Auditors don’t make the pictures, they take them. They take the photographs of what management have done, or at least have said they’ve done. Auditors don’t write the exams, they mark them – the trouble is they don’t get to set the questions.
It has become increasingly onerous to work through the accounting policies and audit opinions expressed in the financial statements of major firms. Even if you get through all the notes to the financials, how much wiser are you to the basket of risks facing a company, particularly one operating in a multi-jursidictional global economy? The truth is, we’ve stopped reading.I have sat on many an audit committee, and chaired a few. Beyond compliance and accurate reporting, I have always sought to discover and distill the economic essence of the figures and ensure that the numbers, as far as possible, tell the real story.

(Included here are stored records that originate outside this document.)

**src/rtl/proc_mem_responder.sv**
```systemverilog
// proc_mem_responder: unified word memory serving the basic processor's single memory port.
// Registered one-cycle reads with write-first forwarding, a preload port, range checking and write-trace status.
module proc_mem_responder #(
   parameter int DW    = 16,
   parameter int AW    = 7,
   parameter int CNT_W = 16
) (
   input  logic             i_clk,
   input  logic             i_rst,
   input  logic [15:0]      i_memAddr,
   input  logic [DW-1:0]    i_memData,
   input  logic             i_memWrEnable,
   output logic [DW-1:0]    o_memData,
   input  logic             i_ldEnable,
   input  logic [AW-1:0]    i_ldAddr,
   input  logic [DW-1:0]    i_ldData,
   output logic             o_addrErr,
   output logic             o_collision,
   output logic [CNT_W-1:0] o_wrCount,
   output logic [AW-1:0]    o_lastWrAddr,
   output logic [DW-1:0]    o_lastWrData
);

   localparam int DEPTH = 2 ** AW;

   logic [DW-1:0] mem_r [DEPTH];
   logic          addr_ok_s;
   logic          wr_acc_s;
   logic [AW-1:0] rd_idx_s;
   logic [DW-1:0] rd_data_s;

   // Range decode, processor write acceptance and the write-first read value
   always_comb begin
      addr_ok_s = ((i_memAddr >> AW) == 16'd0);
      rd_idx_s  = i_memAddr[AW-1:0];
      wr_acc_s  = i_memWrEnable && addr_ok_s && !i_ldEnable;
      rd_data_s = {DW{1'b0}};
      if (!addr_ok_s) begin
         rd_data_s = {DW{1'b0}};
      end else if (i_ldEnable && (i_ldAddr == rd_idx_s)) begin
         rd_data_s = i_ldData;
      end else if (wr_acc_s) begin
         // an accepted processor write always targets the read address
         rd_data_s = i_memData;
      end else begin
         rd_data_s = mem_r[rd_idx_s];
      end
   end

   // Array storage: not cleared by reset, but frozen while reset is held
   always_ff @(posedge i_clk) begin
      if (!i_rst) begin
         if (i_ldEnable) begin
            mem_r[i_ldAddr] <= i_ldData;
         end else if (wr_acc_s) begin
            mem_r[rd_idx_s] <= i_memData;
         end
      end
   end

   // Registered read data, error pulses and write-trace status
   always_ff @(posedge i_clk or posedge i_rst) begin
      if (i_rst) begin
         o_memData    <= {DW{1'b0}};
         o_addrErr    <= 1'b0;
         o_collision  <= 1'b0;
         o_wrCount    <= {CNT_W{1'b0}};
         o_lastWrAddr <= {AW{1'b0}};
         o_lastWrData <= {DW{1'b0}};
      end else begin
         o_memData   <= rd_data_s;
         o_addrErr   <= !addr_ok_s;
         o_collision <= i_ldEnable && i_memWrEnable;
         if (wr_acc_s) begin
            o_lastWrAddr <= rd_idx_s;
            o_lastWrData <= i_memData;
            if (o_wrCount != {CNT_W{1'b1}}) begin
               o_wrCount <= o_wrCount + {{(CNT_W-1){1'b0}}, 1'b1};
            end
         end
      end
   end

endmodule
```
**config.mk**
```make
export PLATFORM = sky130hd
export DESIGN_NAME = proc_mem_responder
export DESIGN_NICKNAME = d
export VERILOG_FILES = /design/src/rtl/proc_mem_responder.sv
export SDC_FILE = /design/constraint.sdc
export NUM_CORES = 2
export LEC_CHECK = 0
export ABC_AREA = 1
export CAP_MARGIN = 20
export CORE_MARGIN = 5
export CORE_UTILIZATION = 35
export CTS_CLUSTER_SIZE = 14
export DETAILED_ROUTE_END_ITERATION = 6
export PLACE_DENSITY = 0.51
export RECOVER_POWER = 25
export SYNTH_ARGS = -nofsm -noshare
export SYNTH_HDL_FRONTEND = slang
export SYNTH_SLANG_ARGS = --single-unit
```
**constraint.sdc**
```tcl
create_clock -name i_clk -period 3.4 [get_ports i_clk]
set_clock_uncertainty 0.2 [all_clocks]
set_input_delay 0.68 -clock i_clk [delete_from_list [all_inputs] [get_ports i_clk]]
set_output_delay 0.68 -clock i_clk [all_outputs]
set_load 0.05 [all_outputs]
```
==> metrics.md <==
| Metric | Value |
|---|---|
| Die area | `253000 um2` |
| Sequential share of power | `0.505` |
| Drt drc | `0` |
| Failing checks | `max-capacitance violations, max-slew violations` |
| Post-DRT Antenna Nets | `0` |
| Die Y | `just over 500 um` |
| Yosys cell types | `35` |
| Met2 Use GR | `0.340` |
| Switching Power | `13100 uW` |
| Initial Util | `0.350` |
| Fin. Hold Viols | `0` |
| Asr flop ratio synth | `0.0271` |
| Slowest-stage cell, CP | `clkbuf_2` |
| Final setup vio count | `0` |
| Total congestion overflow | `0` |
| Slew Limit Fails | `58` |
| Slowest stage delay, CP | `0.63 ns` |
| Cts repair resizes | `0` |
| Met3 GRT Util | `0.0344` |
| GPL Wtd Cong | `between 0.9 and 1` |
| Worst EP arrival | `between 3 and 4 ns` |
| Fillers | `about 22000` |
| # clock sinks | `roughly 2100` |
| Post-CTS setup buffer count | `0` |
| Routed wire length | `between 200000 and 300000 um` |
| Final Cell Area | `about 100000 um2` |
| Cell Pwr Density | `549 nW/um2` |
| Crit path time final | `between 3 and 4 ns` |
| Synth-to-Final Area Change | `21.0%` |
| Critical path, cell by cell | `clkdlybuf4s50_1, or2_0, nor4_2, nand2_2, nor2_4, nand3_4, buf_4, o21ai_4, clkbuf_2, clkbuf_4` |
| Wirelength per Cell | `around 25 um` |
| Nets | `7640` |
| Worst setup SP type | `input pin` |
| Worst skew pair latency | `0.87 ns` |
| DP HPWL | `roughly 180000 um` |
| Main synth FF type | `edfxtp_1` |
| Clock Power Share | `0.423` |
| Via count | `57566` |
| Clock slew at reported path FFs | `~0.060 ns` |
| CTS Root Cell | `clkbuf_16` |
| Antenna violations before repair | `3` |
| H-tree level count | `4` |
| #FFs+latches synth | `2105` |
| LEAKAGE | `approximately 0.036 uW` |
| CTS tree | `built` |
| I/O pins | `about 120` |
| Max FO, Critical Path | `28` |
| Number of global-route vias before repair | `55523` |
| Crit end category | `flop` |
| Slew @ Worst Pin | `1.56 ns` |
| WP data required | `roughly 3.9 ns` |
| Max clock buf depth | `3` |
| Vias per cell | `5.25` |
| Drt pass-1 iters | `6` |
| VDD IR max | `between 0.5 and 0.6 mV` |
| Busiest grt layer | `met2` |
| Fmax | `313 MHz` |
| Worst path top cell family by delay | `buffers and inverters` |
| Logic pwr share | `0.072` |
| GRT Total Usage | `0.210` |
| GR Layer Usage met1 | `0.287` |
| I/O Buffers | `around 120` |
| DRT iter0 DRCs | `about 6000` |
| Mapped cell area | `between 80000 and 90000 um2` |
| First-pass GRT wire length | `389000 um` |
| Die W | `503 um` |
| Cell-internal power | `43300 uW` |
| Total CTS buffers | `~220` |
| Fraction of layout cells with a size suffix above 1 | `0.126` |
| Worst Setup Path Type | `in -> reg` |
| Final Cycle Share | `0.941` |
| Pwr Total | `around 56000 uW` |
| WP buf/inv | `4` |
| Mapped Nets | `just over 7000` |
| Sw Ratio | `0.233` |
| Dpl cell area | `roughly 96000 um2` |
| Floorplan row count | `between 150 and 200` |
| Slew margin rel. | `-0.0413` |
| Hold-fix buffers, CTS | `0` |
| Total Negative Setup Slacks | `0 ns` |
| Max-cap viol count | `1` |
| Synthesis Warnings | `0` |
| Post-synthesis sequential area ratio | `0.740` |
| RSZ-0062 raised after global routing | `false` |
| Run status | `finished, violations left` |
| Core Footprint | `around 240000 um2` |
| Post-synth EDFFs | `roughly 2000` |
| Largest net degree at the start of global routing | `between 70 and 80` |
| Syn Area/Cell | `11.9 um2` |
| Hold Crit Class | `in -> reg` |
| Syn Inst Count | `slightly above 7000` |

As simple as that may sound, it isn’t always.
Contingencies, provisions, present values, future obligations, choice of WACC, IFRS changes, King IV guidelines, Companies Act … compounded by multi-currency reporting and tax effects, make for a complex arena of judgment calls, to get to an answer that serves all those masters. There are a lot of balancing acts and predictable trends to be monitored.

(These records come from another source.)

`src/rtl/quad_serializer.sv`:
```
// quad_serializer: captures four parallel 8-bit words and emits them as
// biased single-word beats over a valid/ready stream.
// Optional feature: define QUAD_SERIALIZER_CHECKSUM_EN to append a fifth
// beat carrying the mod-256 sum of the four biased words.
module quad_serializer #(
    parameter logic signed [3:0] BIAS  = -4'sd1,
    parameter bit                ORDER = 1'b0
) (
    input  logic       clk,
    input  logic       resetn,
    input  logic       in_valid,
    output logic       in_ready,
    input  logic [7:0] y1,
    input  logic [7:0] y2,
    input  logic [7:0] y3,
    input  logic [7:0] y4,
    output logic       out_valid,
    input  logic       out_ready,
    output logic [7:0] out_data,
    output logic [2:0] out_idx,
    output logic       out_last
);

`ifdef QUAD_SERIALIZER_CHECKSUM_EN
    localparam logic [2:0] LAST_IDX = 3'd4;
`else
    localparam logic [2:0] LAST_IDX = 3'd3;
`endif

    // BIAS sign-extended to the data width; the add wraps mod 256
    localparam logic [7:0] BIAS_EXT = {{4{BIAS[3]}}, BIAS};

    typedef enum logic {IDLE, SEND} state_t;

    state_t     state_q, state_d;
    logic [2:0] cnt_q, cnt_d;
    logic       capture;
    logic [7:0] word_q [4];
    logic [7:0] biased [4];
    logic [1:0] sel;

    // State and beat counter register
    always_ff @(posedge clk or negedge resetn) begin
        if (!resetn) begin
            state_q <= IDLE;
            cnt_q   <= 3'd0;
        end else begin
            state_q <= state_d;
            cnt_q   <= cnt_d;
        end
    end

    // Word holding registers; loaded only on the input handshake so upstream
    // changes during SEND cannot disturb the group in flight
    always_ff @(posedge clk or negedge resetn) begin
        if (!resetn) begin
            for (int i = 0; i < 4; i++) begin
                word_q[i] <= 8'h00;
            end
        end else if (capture) begin
            word_q[0] <= y1;
            word_q[1] <= y2;
            word_q[2] <= y3;
            word_q[3] <= y4;
        end
    end

    // Next-state logic: accept a group in IDLE, advance one beat per handshake in SEND
    always_comb begin
        state_d = state_q;
        cnt_d   = cnt_q;
        capture = 1'b0;
        unique case (state_q)
            IDLE: begin
                if (in_valid) begin
                    capture = 1'b1;
                    cnt_d   = 3'd0;
                    state_d = SEND;
                end
            end
            SEND: begin
                if (out_ready) begin
                    if (cnt_q == LAST_IDX) begin
                        cnt_d   = 3'd0;
                        state_d = IDLE;
                    end else begin
                        cnt_d = cnt_q + 3'd1;
                    end
                end
            end
            default: begin
                state_d = IDLE;
                cnt_d   = 3'd0;
            end
        endcase
    end

    // Biased copies of the captured words
    always_comb begin
        for (int i = 0; i < 4; i++) begin
            biased[i] = word_q[i] + BIAS_EXT;
        end
    end

`ifdef QUAD_SERIALIZER_CHECKSUM_EN
    logic [7:0] checksum;

    // Mod-256 sum of the four biased words for the trailing beat
    always_comb begin
        checksum = biased[0] + biased[1] + biased[2] + biased[3];
    end
`endif

    // Word select: ORDER=1 walks the words from y4 down to y1
    always_comb begin
        sel = ORDER ? ~cnt_q[1:0] : cnt_q[1:0];
    end

    // Outputs; beat fields are forced to zero outside SEND so reset and IDLE look clean
    always_comb begin
        in_ready  = (state_q == IDLE);
        out_valid = (state_q == SEND);
        out_data  = 8'h00;
        out_idx   = 3'd0;
        out_last  = 1'b0;
        if (state_q == SEND) begin
            out_idx  = cnt_q;
            out_last = (cnt_q == LAST_IDX);
`ifdef QUAD_SERIALIZER_CHECKSUM_EN
            if (cnt_q == 3'd4) begin
                out_data = checksum;
            end else begin
                out_data = biased[sel];
            end
`else
            out_data = biased[sel];
`endif
        end
    end

endmodule

```
`config.mk`:
```
export PLATFORM = sky130hd
export DESIGN_NAME = quad_serializer
export DESIGN_NICKNAME = d
export VERILOG_FILES = /design/src/rtl/quad_serializer.sv
export SDC_FILE = /design/constraint.sdc
export NUM_CORES = 1
export LEC_CHECK = 0
export ABC_AREA = 1
export CAP_MARGIN = 10
export CORE_ASPECT_RATIO = 1.1
export CORE_UTILIZATION = 31
export DETAILED_ROUTE_END_ITERATION = 6
export GPL_TIMING_DRIVEN = 0
export SLEW_MARGIN = 10
export SYNTH_ARGS = -nofsm -noshare
export SYNTH_HDL_FRONTEND = slang
export SYNTH_SLANG_ARGS = --single-unit
```
`constraint.sdc`:
```
create_clock -name clk -period 3.83 [get_ports clk]
set_input_delay 0.766 -clock clk [delete_from_list [all_inputs] [get_ports clk]]
set_output_delay 0.766 -clock clk [all_outputs]
set_load 0.005 [all_outputs]
```
==> results of run 1 <==
[cells in the mapped netlist (4+ instances only)]
cell type / count / area [um2]
inv_2: 15 / 56.30
nand2_1: 81 / 304.0
nand4_1: 4 / 25.02
nor2_1: 28 / 105.1
ha_1: 5 / 62.56
nand3_1: 26 / 130.1
buf_2: 6 / 30.03
o21ai_0: 41 / 205.2
inv_1: 24 / 90.09
o21ai_1: 8 / 40.04
dfrtp_1: 36 / 900.9
nor2_2: 6 / 37.54
a21oi_1: 9 / 45.04
[area by class of cell]
cell class	instances	area, um2
fillers	724	3807
multi-input cells	221	1066
flip-flops and latches	36	900.9
repair buffers	50	505.5
inverters	41	163.9
well taps	82	102.6
clock buffers	8	90.09
plain buffers	10	73.82
[layout by cell type (no fill, tap or decap), drive strengths merged, types with 4 or more instances in the layout]
cell and count:
clkbuf 9, a21oi 9, clkdlybuf4s50 48, ha 5
nor2 36, dfrtp 36, o21ai 49, inv 40
nand3 27, buf 11, nand2 84, nand4 4
[how the worst min path moves through the flow]
stage                    start          to  slack (ps)  cells after the start
floorplan            word_q[7]   word_q[7]         460                      2
global placement     word_q[7]   word_q[7]         470                      2
detailed placement  word_q[15]  word_q[15]         490                      2
CTS                     resetn  word_q[10]         260                      1
global route            resetn  word_q[10]         250                      1
finish                  resetn  word_q[10]         270                      1
[per-stage QoR]
stage | power, W | setup WS [ps] | cell area (um2)
2_1_floorplan | 0.001585 | 1931 | 2205
3_3_place_gp | 0.002128 | 1129 | 2798
3_5_place_dp | 0.002149 | 1276 | 2813
4_1_cts | 0.002445 | 950.4 | 2903
5_1_grt | 0.002664 | 785.0 | 2903
6_report | 0.002422 | 948.7 | 2903
[report_power, final]
part | internal [W] | total, W | switching [W]
Clock | 0.000147 | 0.000280 | 0.000133
Combinational | 0.000636 | 0.00143 | 0.000797
Sequential | 0.000563 | 0.000710 | 0.000146
Total | 0.00135 | 0.00242 | 0.00108
[cell families (layout without fill, tap and decap cells)]
kind of cell,Yosys count,after routing
flip-flops,36,36
adder cells (fa/ha/maj),5,5
AND/OR/NAND/NOR,152,152
AO/OA/AOI/OAI,63,63
XOR/XNOR,1,1
buffers and inverters,51,109
[metal layers]
layer  up-vias  track usage  routed length, um
li1       1107            -                  -
met1       981       0.2332               2681
met2        60       0.2700               2635
met3         7      0.03636                328
met4         0      0.03509                 53
met5         -            0                  0
[sequential cells by signal, indices dropped and copies added, names as in the netlist]
| register | cells |
|---|---|
| cnt_q | 3 |
| word_q | 32 |
| out_valid | 1 |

Is the experience of a long-standing auditor appointment an asset or does the familiarity compromise objectivity? Continuity of understanding and institutional knowledge are valuable, but only for so long as they don’t lead to complacency. As long as the answers are still being rigorously interrogated. That questioning, that testing, must be the role of the audit committee, which has the responsibility of assurance, second only to full board sign-off. It is self-evident therefore that the audit committee members must be independent, but also informed and competent, to exercise judgment over the output prepared and signed off by management and the audit team.Over time, those audit firms that demonstrate the ability to get things done, get more work to do: such is the nature of things. It should therefore come as no surprise that we end up with a big four, or six, or eight – wherever you want to stop counting. They’re likely to get even bigger as the resources (technology and people) keep having to grow to keep pace with developments in global commerce.
When it goes wrong, as we’ve seen it do quite a lot recently, should we fire the auditors? I don’t think so. We should fire the management.
Unless auditor collusion or incentives to intentionally mislead or deceive can be proven, it will be the management that will be found to be the source of wrongdoing, whether they get away with it or not. It is management who design and authorise the structures that lead to economic subterfuge. It is they who authorise the payments, the transfers, the special purpose vehicles, the cross-border loan structures, and what have you, to either obscure the path to the truth or even deliberately misstate it. It is management who participate in the share incentive schemes and profit-driven bonuses, not the auditors.
The auditors get paid a fee, high as it may be, that is not a function of the declared profit or loss, or the share price. Any such participation would disqualify their independence.There may be some rotten apples in the basket of auditors. Get rid of them, for sure. But let’s be careful not to jump on the bandwagon of fashionably dismissing good auditors, guilty by association only. What will we be left with? Demand exceeds supply. Splinter groups will just form to provide the same service under a different banner. Maybe that’s one of the agendas?
Where is this sorry state of affairs taking us? More compliance, but also more caveats, for sure. Far from providing deeper clarity and insight to the well-being of the firm, this trend could obscure even further the relationship between the reported numbers and the economic truth.
As individuals and investors, we need to follow simple advice. Use your own judgment, never invest in something you don’t understand, and if it looks too good to be true, stop wanting to believe it; just get out.
Mark Barnes is CEO of the Post Office.